About this task:
Please write out the listing beneath this sentence exactly, from its first line to the line with "assign clk = CLOCK_50;", and stop there.

Exercise inputs:
▬▬▬▬▬▬
From an optimization exercise on the open Yosys and OpenROAD flow, aimed at a short achievable clock period and few clock cycles per item; shortcuts taken in it are not production practice.
Function was checked by simulation only, so behaviour that the tests miss may differ from the original.
Power is estimated from default activity; no workload was simulated.

==> nickel <==
Design processor_arm, start of the top module:
module processor_arm
    #(parameter N = 64) (
    input  logic         CLOCK_50, reset,
    output logic [N-1:0] IM_addr,
    input  logic [31:0]  IM_readData,
    output logic [N-1:0] DM_writeData, DM_addr,
    output logic         DM_writeEnable, DM_readEnable,
    input  logic [N-1:0] DM_readData
);
    logic clk;
    assign clk = CLOCK_50;
    logic [9:0]  pc;             
    logic [31:0] ir_d;
    logic [9:0]  pc_d;
    logic        v_d;
    logic        pred_d;         
    logic [4:0]  r2_d;           
    logic [30:0] oh1, oh2;       
    logic [63:0] a_e, b_e, s_e;
    logic        sub_e, and_e, or_e, ekz_e;    
    logic [4:0]  rd_e;
    logic        we_e, ld_e, st_e;
    logic [63:0] res_m, sd_m;
    logic [4:0]  rd_m;
    logic        we_m, ld_m;
    logic [63:0] dma_q;
    logic        dre_q, dwe_q;
    logic [9:0]  ima_q;
    logic [63:0] regs [0:30];
    logic [30:0] zbit;
    logic        wl_v, wl_z;
    logic [4:0]  wl_r;
    logic [10:0] op;
    assign op = ir_d[31:21];
    logic is_ldur, is_stur, is_cbz, is_add, is_sub, is_and, is_orr;
    logic is_addi, is_subi, is_andi, is_orri, is_movz, is_r, is_i;
    logic [11:0] dec_d, dec_f;
    logic [10:0] fop;
    assign fop = IM_readData[31:21];
    assign dec_f = {(fop == 11'b111_1100_0010),
                    (fop == 11'b111_1100_0000),
                    (fop[10:3] == 8'b1011_0100),
                    (fop == 11'b100_0101_1000),
                    (fop == 11'b110_0101_1000),
                    (fop == 11'b100_0101_0000),
                    (fop == 11'b101_0101_0000),
                    (fop[10:1] == 10'b100_1000_100),
                    (fop[10:1] == 10'b110_1000_100),
                    (fop[10:1] == 10'b100_1001_000),
                    (fop[10:1] == 10'b101_1001_000),
                    (fop[10:2] == 9'b110_1001_01)};
    assign {is_ldur, is_stur, is_cbz, is_add, is_sub, is_and, is_orr,
            is_addi, is_subi, is_andi, is_orri, is_movz} = dec_d;
  ...
clock: 10.0 ns
lec_check: 0
cap_margin: 30
core_margin: 2
core_utilization: 35
place_density: 0.45
slew_margin: 50
synth_hierarchical: 1
synth_minimum_keep_size: 0
standard.sh (not shown) runs the stock make flow with config.mk's settings and CLKGATE_MAP_FILE= SYNTH_SCRIPT=/design/flow/synth_recipe.tcl, a recipe that flattens the netlist after the stock synthesis.
==> flow/flow/run.sh <==
#!/bin/bash
# Standard layout (the standard.sh, standard synthesis unchanged), with the
# timing repair asked to aim well below the clock period, and the port buffers
# made plain buffers (the default picks a delay cell, which the footprint-
# matching repair then cannot swap for a faster buffer).
set -euo pipefail
bash standard.sh SETUP_SLACK_MARGIN=7 "BUFFER_PORTS_ARGS=-buffer_cell sky130_fd_sc_hd__buf_6" finish > flow_make.log 2>&1
==> inputs of amber, as changes to nickel <==
--- a/flow/design.v
+++ b/flow/design.v
@@ -25,14 +25,12 @@
     logic        we_m, ld_m;
     logic [63:0] dma_q;
     logic        dre_q, dwe_q;
     logic [9:0]  ima_q;
     logic [63:0] regs [0:30];
     logic [30:0] zbit;
-    logic        wl_v, wl_z;
-    logic [4:0]  wl_r;
     logic [10:0] op;
     assign op = ir_d[31:21];
     logic is_ldur, is_stur, is_cbz, is_add, is_sub, is_and, is_orr;
     logic is_addi, is_subi, is_andi, is_orri, is_movz, is_r, is_i;
     logic [11:0] dec_d, dec_f;
     logic [10:0] fop;
@@ -97,15 +95,13 @@
     fwd4 FS(.x_sum(sum_e), .x_and(and_v), .x_or(or_v), .x_oth(s_oth),
             .s_sum(e2 & sum_sel), .s_and(e2 & and_e), .s_or(e2 & or_e), .s_oth(~e2), .y(s_next));
     logic stall;
     assign stall = v_d & ( (uses1 & e1 & ld_e) | (uses2 & e2 & ld_e) |
                            (is_cbz & ~e2 & m2 & ld_m) );
     logic zc, taken, redirect_d;
-    logic w2;
-    assign w2    = wl_v & (wl_r == r2);
-    assign zc    = w2 ? wl_z : |(oh2 & zbit) | (r2 == 5'd31);
+    assign zc    = |(oh2 & zbit) | (r2 == 5'd31);
     logic cbz_ok;
     assign cbz_ok     = v_d & is_cbz & ~stall;
     logic rd_ne, rd_e1, rd_e0;
     assign rd_ne      = cbz_ok & ~e2 & (zc ^ pred_d);
     assign rd_e1      = cbz_ok & e2 & ~pred_d;    
     assign rd_e0      = cbz_ok & e2 & pred_d;     
@@ -137,13 +133,13 @@
     logic [31:0] zvo;
     assign zvo = {1'b1, zbit};
     fpred FP(.frt(frt), .zvo(zvo), .d_en(v_d & writes), .d_rd(rt), .dkz(dkz),
              .e_en(we_e), .e_rd(rd_e), .ze(ekz_e), .fz(fz));
     assign pred_f = f_cbz & fz;
     logic [9:0] target_f;
-    ks_add10 TADD(.a(pc), .b(fi[14:5]), .s(target_f));
+    assign target_f = pc + fi[14:5];
     logic [4:0]  f_r2;
     logic [30:0] f_oh1, f_oh2;
     assign f_r2 = fi[28] ? fi[4:0] : fi[20:16];
     always_comb
         for (int i = 0; i < 31; i++) begin
             f_oh1[i] = (fi[9:5] == i);
@@ -156,23 +152,27 @@
         else                    bimm = {52'd0, ir_d[21:10]};
     end
     logic        go;
     assign sub_d = is_sub | is_subi;
     assign go    = v_d & ~stall;
     logic [9:0] pc_base, pc_next, ima_next;
-    logic sf, st, sb, sfr, str_, sbr;
+    logic [9:0] pa, pa_r, pcb_r, fix_r, x1, x0, x1r, x0r;
+    logic       red1, red0;
     assign pc_base = stall ? pc : pc1;
-    pcsel3 PS(.z(z_e), .rd_ne(rd_ne), .rd_e1(rd_e1), .rd_e0(rd_e0), .fz(fz),
-              .t(f_cbz & ~stall), .reset(reset),
-              .sf(sf), .st(st), .sb(sb), .sfr(sfr), .str_(str_), .sbr(sbr));
-    ao3 A1(.s0(sf), .x0(fix_pc), .s1(st), .x1(target_f), .s2(sb), .x2(pc_base), .y(pc_next));
-    ao3 A2(.s0(sfr), .x0(fix_pc), .s1(str_), .x1(target_f), .s2(sbr), .x2(pc_base), .y(ima_next));
-    always_ff @(posedge clk, posedge reset) begin
-        if (reset) wl_v <= 1'b0;
-        else       wl_v <= we_m & ld_m & ~(we_e & ~ld_e & (rd_e == rd_m));
-    end
+    assign pa      = (f_cbz & ~stall) ? target_f : pc_base;
+    assign pa_r    = reset ? 10'd0 : pa;
+    assign pcb_r   = reset ? 10'd0 : pc_base;
+    assign fix_r   = reset ? 10'd0 : fix_pc;
+    assign red1    = rd_ne | rd_e1;
+    assign red0    = rd_ne | rd_e0;
+    pcsel2 P1(.red(red1), .fz(fz), .fix(fix_pc), .pa(pa), .pb(pc_base), .y(x1));
+    pcsel2 P0(.red(red0), .fz(fz), .fix(fix_pc), .pa(pa), .pb(pc_base), .y(x0));
+    pcsel2 R1(.red(red1), .fz(fz), .fix(fix_r), .pa(pa_r), .pb(pcb_r), .y(x1r));
+    pcsel2 R0(.red(red0), .fz(fz), .fix(fix_r), .pa(pa_r), .pb(pcb_r), .y(x0r));
+    zsel ZS1(.z(z_e), .x1(x1), .x0(x0), .y(pc_next));
+    zsel ZS2(.z(z_e), .x1(x1r), .x0(x0r), .y(ima_next));
     always_ff @(posedge clk, posedge reset) begin
         if (reset) begin
             pc  <= 10'd0;
             v_d <= 1'b0;
         end else begin
             pc <= pc_next;
@@ -229,15 +229,13 @@
         ima_q <= ima_next;
         sd_m  <= s_e;
         rd_m  <= rd_e;
     end
     always_ff @(posedge clk) begin
         if (we_m) regs[rd_m] <= mval;
-        wl_r <= rd_m;
-        wl_z <= ~|DM_readData;
-        if (wl_v) zbit[wl_r] <= wl_z;
+        if (we_m & ld_m) zbit[rd_m] <= ~|DM_readData;
         if (we_e & ~ld_e) zbit[rd_e] <= z_e;
     end
     assign IM_addr        = {52'd0, ima_q, 2'b00};
     assign DM_addr        = dma_q;
     assign DM_writeData   = sd_m;
     assign DM_writeEnable = dwe_q;
@@ -312,53 +310,20 @@
     input  logic [4:0]  d_rd, e_rd,
     output logic        fz
 );
     assign fz = (d_en & (d_rd == frt)) ? dkz :
                 (e_en & (e_rd == frt)) ? ze : zvo[frt];
 endmodule
-module ks_add10 (
-    input  logic [9:0] a, b,
-    output logic [9:0] s
-);
-    logic [9:0]  p0, c;
-    logic [49:0] G, P;
-    assign p0 = a ^ b;
-    assign G[9:0] = a & b;
-    assign P[9:0] = p0;
-    genvar l, i;
-    generate
-        for (l = 1; l < 5; l = l + 1) begin : lvl
-            for (i = 0; i < 10; i = i + 1) begin : bt
-                if (i >= (1 << (l - 1))) begin : op
-                    assign G[l*10+i] = G[(l-1)*10+i] | (P[(l-1)*10+i] & G[(l-1)*10+i-(1 << (l-1))]);
-                    assign P[l*10+i] = P[(l-1)*10+i] & P[(l-1)*10+i-(1 << (l-1))];
-                end else begin : pass
-                    assign G[l*10+i] = G[(l-1)*10+i];
-                    assign P[l*10+i] = P[(l-1)*10+i];
-                end
-            end
-        end
-    endgenerate
-    assign c = {G[4*10+8:4*10], 1'b0};
-    assign s = p0 ^ c;
-endmodule
-module pcsel3 (
-    input  logic z, rd_ne, rd_e1, rd_e0, fz, t, reset,
-    output logic sf, st, sb, sfr, str_, sbr
+module zsel (
+    input  logic       z,
+    input  logic [9:0] x1, x0,
+    output logic [9:0] y
 );
-    logic red, tk;
-    assign red  = rd_ne | (z ? rd_e1 : rd_e0);
-    assign tk   = fz & t;
-    assign sf   = red;
-    assign st   = ~red & tk;
-    assign sb   = ~red & ~tk;
-    assign sfr  = red & ~reset;
-    assign str_ = ~red & tk & ~reset;
-    assign sbr  = ~red & ~tk & ~reset;
+    assign y = z ? x1 : x0;
 endmodule
-module ao3 (
-    input  logic       s0, s1, s2,
-    input  logic [9:0] x0, x1, x2,
+module pcsel2 (
+    input  logic       red, fz,
+    input  logic [9:0] fix, pa, pb,
     output logic [9:0] y
 );
-    assign y = ({10{s0}} & x0) | ({10{s1}} & x1) | ({10{s2}} & x2);
+    assign y = red ? fix : fz ? pa : pb;
 endmodule
Settings changed: CAP_MARGIN 30 to 20, CORE_UTILIZATION 35 to 40, PLACE_DENSITY 0.45 to default, SLEW_MARGIN 50 to 20.
==> inputs of lagoon, as changes to nickel <==
--- a/flow/design.v
+++ b/flow/design.v
@@ -135,12 +135,15 @@
     assign dknz  = (is_movz & (ir_d[20:5] != 16'd0)) |
                    (is_orri & (ir_d[21:10] != 12'd0));
     logic [31:0] zvo;
     assign zvo = {1'b1, zbit};
     fpred FP(.frt(frt), .zvo(zvo), .d_en(v_d & writes), .d_rd(rt), .dkz(dkz),
              .e_en(we_e), .e_rd(rd_e), .ze(ekz_e), .fz(fz));
+    logic fzn;
+    fpredn FPN(.frt(frt), .zvo(zvo), .d_en(v_d & writes), .d_rd(rt), .dkz(dkz),
+               .e_en(we_e), .e_rd(rd_e), .ze(ekz_e), .fzn(fzn));
     assign pred_f = f_cbz & fz;
     logic [9:0] target_f;
     ks_add10 TADD(.a(pc), .b(fi[14:5]), .s(target_f));
     logic [4:0]  f_r2;
     logic [30:0] f_oh1, f_oh2;
     assign f_r2 = fi[28] ? fi[4:0] : fi[20:16];
@@ -156,19 +159,27 @@
         else                    bimm = {52'd0, ir_d[21:10]};
     end
     logic        go;
     assign sub_d = is_sub | is_subi;
     assign go    = v_d & ~stall;
     logic [9:0] pc_base, pc_next, ima_next;
-    logic sf, st, sb, sfr, str_, sbr;
+    logic [9:0] pa, pa_r, pcb_r, fix_r, x1, x0, x1r, x0r;
+    logic       red1, red0;
     assign pc_base = stall ? pc : pc1;
-    pcsel3 PS(.z(z_e), .rd_ne(rd_ne), .rd_e1(rd_e1), .rd_e0(rd_e0), .fz(fz),
-              .t(f_cbz & ~stall), .reset(reset),
-              .sf(sf), .st(st), .sb(sb), .sfr(sfr), .str_(str_), .sbr(sbr));
-    ao3 A1(.s0(sf), .x0(fix_pc), .s1(st), .x1(target_f), .s2(sb), .x2(pc_base), .y(pc_next));
-    ao3 A2(.s0(sfr), .x0(fix_pc), .s1(str_), .x1(target_f), .s2(sbr), .x2(pc_base), .y(ima_next));
+    assign pa      = (f_cbz & ~stall) ? target_f : pc_base;
+    assign pa_r    = (f_cbz & ~stall & ~reset) ? target_f : reset ? 10'd0 : pc_base;
+    assign pcb_r   = reset ? 10'd0 : pc_base;
+    assign fix_r   = reset ? 10'd0 : fix_pc;
+    assign red1    = rd_ne | rd_e1;
+    assign red0    = rd_ne | rd_e0;
+    pcsel2 P1(.red(red1), .fz(fz), .fix(fix_pc), .pa(pa), .pb(pc_base), .y(x1));
+    pcsel2 P0(.red(red0), .fz(fz), .fix(fix_pc), .pa(pa), .pb(pc_base), .y(x0));
+    pcsel2n R1(.red(red1), .fzn(fzn), .fix(fix_r), .pa(pa_r), .pb(pcb_r), .y(x1r));
+    pcsel2n R0(.red(red0), .fzn(fzn), .fix(fix_r), .pa(pa_r), .pb(pcb_r), .y(x0r));
+    zsel ZS1(.z(z_e), .x1(x1), .x0(x0), .y(pc_next));
+    zsel ZS2(.z(z_e), .x1(x1r), .x0(x0r), .y(ima_next));
     always_ff @(posedge clk, posedge reset) begin
         if (reset) wl_v <= 1'b0;
         else       wl_v <= we_m & ld_m & ~(we_e & ~ld_e & (rd_e == rd_m));
     end
     always_ff @(posedge clk, posedge reset) begin
         if (reset) begin
@@ -312,12 +323,43 @@
     input  logic [4:0]  d_rd, e_rd,
     output logic        fz
 );
     assign fz = (d_en & (d_rd == frt)) ? dkz :
                 (e_en & (e_rd == frt)) ? ze : zvo[frt];
 endmodule
+module zsel (
+    input  logic       z,
+    input  logic [9:0] x1, x0,
+    output logic [9:0] y
+);
+    assign y = z ? x1 : x0;
+endmodule
+module pcsel2 (
+    input  logic       red, fz,
+    input  logic [9:0] fix, pa, pb,
+    output logic [9:0] y
+);
+    assign y = red ? fix : fz ? pa : pb;
+endmodule
+module fpredn (
+    input  logic [4:0]  frt,
+    input  logic [31:0] zvo,
+    input  logic        d_en, dkz, e_en, ze,
+    input  logic [4:0]  d_rd, e_rd,
+    output logic        fzn
+);
+    assign fzn = (d_en & (d_rd == frt)) ? ~dkz :
+                 (e_en & (e_rd == frt)) ? ~ze : ~zvo[frt];
+endmodule
+module pcsel2n (
+    input  logic       red, fzn,
+    input  logic [9:0] fix, pa, pb,
+    output logic [9:0] y
+);
+    assign y = red ? fix : fzn ? pb : pa;
+endmodule
 module ks_add10 (
     input  logic [9:0] a, b,
     output logic [9:0] s
 );
     logic [9:0]  p0, c;
     logic [49:0] G, P;
@@ -338,27 +380,6 @@
             end
         end
     endgenerate
     assign c = {G[4*10+8:4*10], 1'b0};
     assign s = p0 ^ c;
 endmodule
-module pcsel3 (
-    input  logic z, rd_ne, rd_e1, rd_e0, fz, t, reset,
-    output logic sf, st, sb, sfr, str_, sbr
-);
-    logic red, tk;
-    assign red  = rd_ne | (z ? rd_e1 : rd_e0);
-    assign tk   = fz & t;
-    assign sf   = red;
-    assign st   = ~red & tk;
-    assign sb   = ~red & ~tk;
-    assign sfr  = red & ~reset;
-    assign str_ = ~red & tk & ~reset;
-    assign sbr  = ~red & ~tk & ~reset;
-endmodule
-module ao3 (
-    input  logic       s0, s1, s2,
-    input  logic [9:0] x0, x1, x2,
-    output logic [9:0] y
-);
-    assign y = ({10{s0}} & x0) | ({10{s1}} & x1) | ({10{s2}} & x2);
-endmodule
==> qor summary <==
|  | lagoon | nickel | amber |
|---|---|---|---|
| Worst path bufs/invs | 1 | 3 | 6 |
| Crit. Startpoint | dre_q$_DFF_PP0_ | b_e[26]$_DFF_P_ | IM_readData[2] |
| Post-CTS resize count | 1274 | 1168 | 1292 |
| Placement-stage cell area | 0.133 mm^2 | 0.132 mm^2 | 0.131 mm^2 |
| Avg WL per Cell | 41.5 um | 41.1 um | 41.1 um |
| Clk. pwr | 11.1 mW | 10.9 mW | 10.5 mW |
| Length of the first detailed-routing pass in iterations | 7 | 8 | 15 |
| Syn avg cell area | 12.4 um^2 | 12.6 um^2 | 12.5 um^2 |
| Global-route wire length before repair | 842 mm | 820 mm | 784 mm |
| Proportion of synthesized flip-flops having asynchronous set or reset | 0.0332 | 0.0332 | 0.0329 |
| Outcome | complete, no violations | complete, no violations | complete, but fails checks |
| Layout check failures | - | - | max-slew violations |
| Data required time of the worst path | 8.00 ns | 10.83 ns | 10.79 ns |
| Cell Pwr Density | 183 mW/mm^2 | 186 mW/mm^2 | 186 mW/mm^2 |
| Area inside the core boundary | 0.355 mm^2 | 0.349 mm^2 | 0.309 mm^2 |
| Critical Path Start Type | register | register | input pin |
| Layout cells sized above 1 | 0.319 | 0.301 | 0.292 |
| Post-CTS Setup Inserts | 249 | 215 | 186 |
| Fraction of standard cell area that is sequential | 0.459 | 0.478 | 0.475 |
| Global routing usage summed across all routing layers | 0.334 | 0.333 | 0.353 |
| Number of placed instances, taps included | 14600 | 14200 | 13800 |
| Portion of synthesized cell area occupied by the leading cell type | 0.505 | 0.513 | 0.507 |
| Via total after detailed routing | 104000 | 100000 | 106000 |
| Final estimated routing congestion in global placement | 0.946 | 0.991 | 1.01 |
| Number of flip-flops and latches in the synthesized netlist | 2564 | 2564 | 2557 |
| Horiz. Die Dim | 601 um | 596 um | 561 um |
Testbench counts of nickel, summed over its fixed seeds: cycles 51,357, instrs 48,617.
Testbench counts of amber, summed over its fixed seeds: cycles 51,340, instrs 48,617.
Testbench counts of lagoon, summed over its fixed seeds: cycles 51,357, instrs 48,617.

## afterwards: timing with drivers on the ports
No port has a modelled driver above. Below, the same layouts with a new extraction and two added sets of constraints. Step 1 assumes that a clkbuf_16 drives the clock port and a buf_2 every other input. Step 2 moves the port delays by t, midway between the first and last clock arrival at a register: inputs arrive t later, outputs are due t later. That takes back most of the time a late clock gives input paths. a / b / c = no drivers / after step 1 / after step 2; a / b = the first two.
run | shift t [ns] | setup slack, ns | worst setup path at the end | worst register clock-pin slew, ns
nickel | 1.025 | 6.385 / 6.385 / 5.606 | input to register | 0.07 / 0.07
amber | 0.996 | 6.406 / 6.383 / 5.387 | input to register | 0.07 / 0.07
lagoon | 1.025 | 6.538 / 6.432 / 5.513 | input to register | 0.07 / 0.07
The setup slack of lagoon, which loses most, moves by -0.106 ns with the drivers and by -1.025 ns with both steps.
▬▬▬▬▬▬
Written answer:
From an optimization exercise on the open Yosys and OpenROAD flow, aimed at a short achievable clock period and few clock cycles per item; shortcuts taken in it are not production practice.
Function was checked by simulation only, so behaviour that the tests miss may differ from the original.
Power is estimated from default activity; no workload was simulated.

==> nickel <==
Design processor_arm, start of the top module:
module processor_arm
    #(parameter N = 64) (
    input  logic         CLOCK_50, reset,
    output logic [N-1:0] IM_addr,
    input  logic [31:0]  IM_readData,
    output logic [N-1:0] DM_writeData, DM_addr,
    output logic         DM_writeEnable, DM_readEnable,
    input  logic [N-1:0] DM_readData
);
    logic clk;
    assign clk = CLOCK_50;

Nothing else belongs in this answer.